_Activity_
Go over the data and keep only the lines that include "channel".

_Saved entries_
========================================

**src/rtl/prim_filter_ctr_multi.sv**
```systemverilog
// Multi-channel counter-based glitch filter with a shared stable-count threshold,
// per-channel enables, an optional input synchronizer and rise/fall event pulses.

module prim_filter_ctr_ch #(
    parameter int unsigned CtrWidth   = 4,
    parameter bit          AsyncOn    = 1'b1,
    parameter logic        ResetValue = 1'b0
) (
    input  logic                clk_i,
    input  logic                rst_ni,
    input  logic                enable_i,
    input  logic [CtrWidth-1:0] thresh_i,
    input  logic                filter_i,
    output logic                filter_o,
    output logic                rise_o,
    output logic                fall_o
);

    logic                in_s;
    logic                prev_q;
    logic                stored_q;
    logic                rise_q;
    logic                fall_q;
    logic [CtrWidth-1:0] ctr_q;
    logic [CtrWidth-1:0] ctr_d;
    logic                update;

    if (AsyncOn) begin : g_sync
        logic [1:0] sync_q;
        always_ff @(posedge clk_i or negedge rst_ni) begin
            if (!rst_ni) sync_q <= {2{ResetValue}};
            else         sync_q <= {sync_q[0], filter_i};
        end
        assign in_s = sync_q[1];
    end else begin : g_nosync
        assign in_s = filter_i;
    end

    // Counter saturates at the threshold, so it can never wrap.
    always_comb begin
        ctr_d = ctr_q;
        if (in_s != prev_q)         ctr_d = '0;
        else if (ctr_q >= thresh_i) ctr_d = ctr_q;
        else                        ctr_d = ctr_q + CtrWidth'(1);
    end

    assign update = (ctr_d >= thresh_i);

    // Filter state runs regardless of enable so enabling shows a settled value.
    always_ff @(posedge clk_i or negedge rst_ni) begin
        if (!rst_ni) begin
            prev_q   <= ResetValue;
            stored_q <= ResetValue;
            ctr_q    <= '0;
            rise_q   <= 1'b0;
            fall_q   <= 1'b0;
        end else begin
            prev_q <= in_s;
            ctr_q  <= ctr_d;
            if (update) stored_q <= in_s;
            rise_q <= enable_i & update &  in_s & ~stored_q;
            fall_q <= enable_i & update & ~in_s &  stored_q;
        end
    end

    assign filter_o = enable_i ? stored_q : in_s;
    assign rise_o   = rise_q;
    assign fall_o   = fall_q;

endmodule

module prim_filter_ctr_multi #(
    parameter int unsigned NumCh      = 8,
    parameter int unsigned CtrWidth   = 4,
    parameter bit          AsyncOn    = 1'b1,
    parameter logic        ResetValue = 1'b0
) (
    input  logic                clk_i,
    input  logic                rst_ni,
    input  logic [NumCh-1:0]    enable_i,
    input  logic [CtrWidth-1:0] thresh_i,
    input  logic [NumCh-1:0]    filter_i,
    output logic [NumCh-1:0]    filter_o,
    output logic [NumCh-1:0]    rise_o,
    output logic [NumCh-1:0]    fall_o
);

    for (genvar c = 0; c < NumCh; c++) begin : g_ch
        prim_filter_ctr_ch #(
            .CtrWidth  (CtrWidth),
            .AsyncOn   (AsyncOn),
            .ResetValue(ResetValue)
        ) u_ch (
            .clk_i   (clk_i),
            .rst_ni  (rst_ni),
            .enable_i(enable_i[c]),
            .thresh_i(thresh_i),
            .filter_i(filter_i[c]),
            .filter_o(filter_o[c]),
            .rise_o  (rise_o[c]),
            .fall_o  (fall_o[c])
        );
    end

endmodule

```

========================================

_Answer to this problem_
// Multi-channel counter-based glitch filter with a shared stable-count threshold,
// per-channel enables, an optional input synchronizer and rise/fall event pulses.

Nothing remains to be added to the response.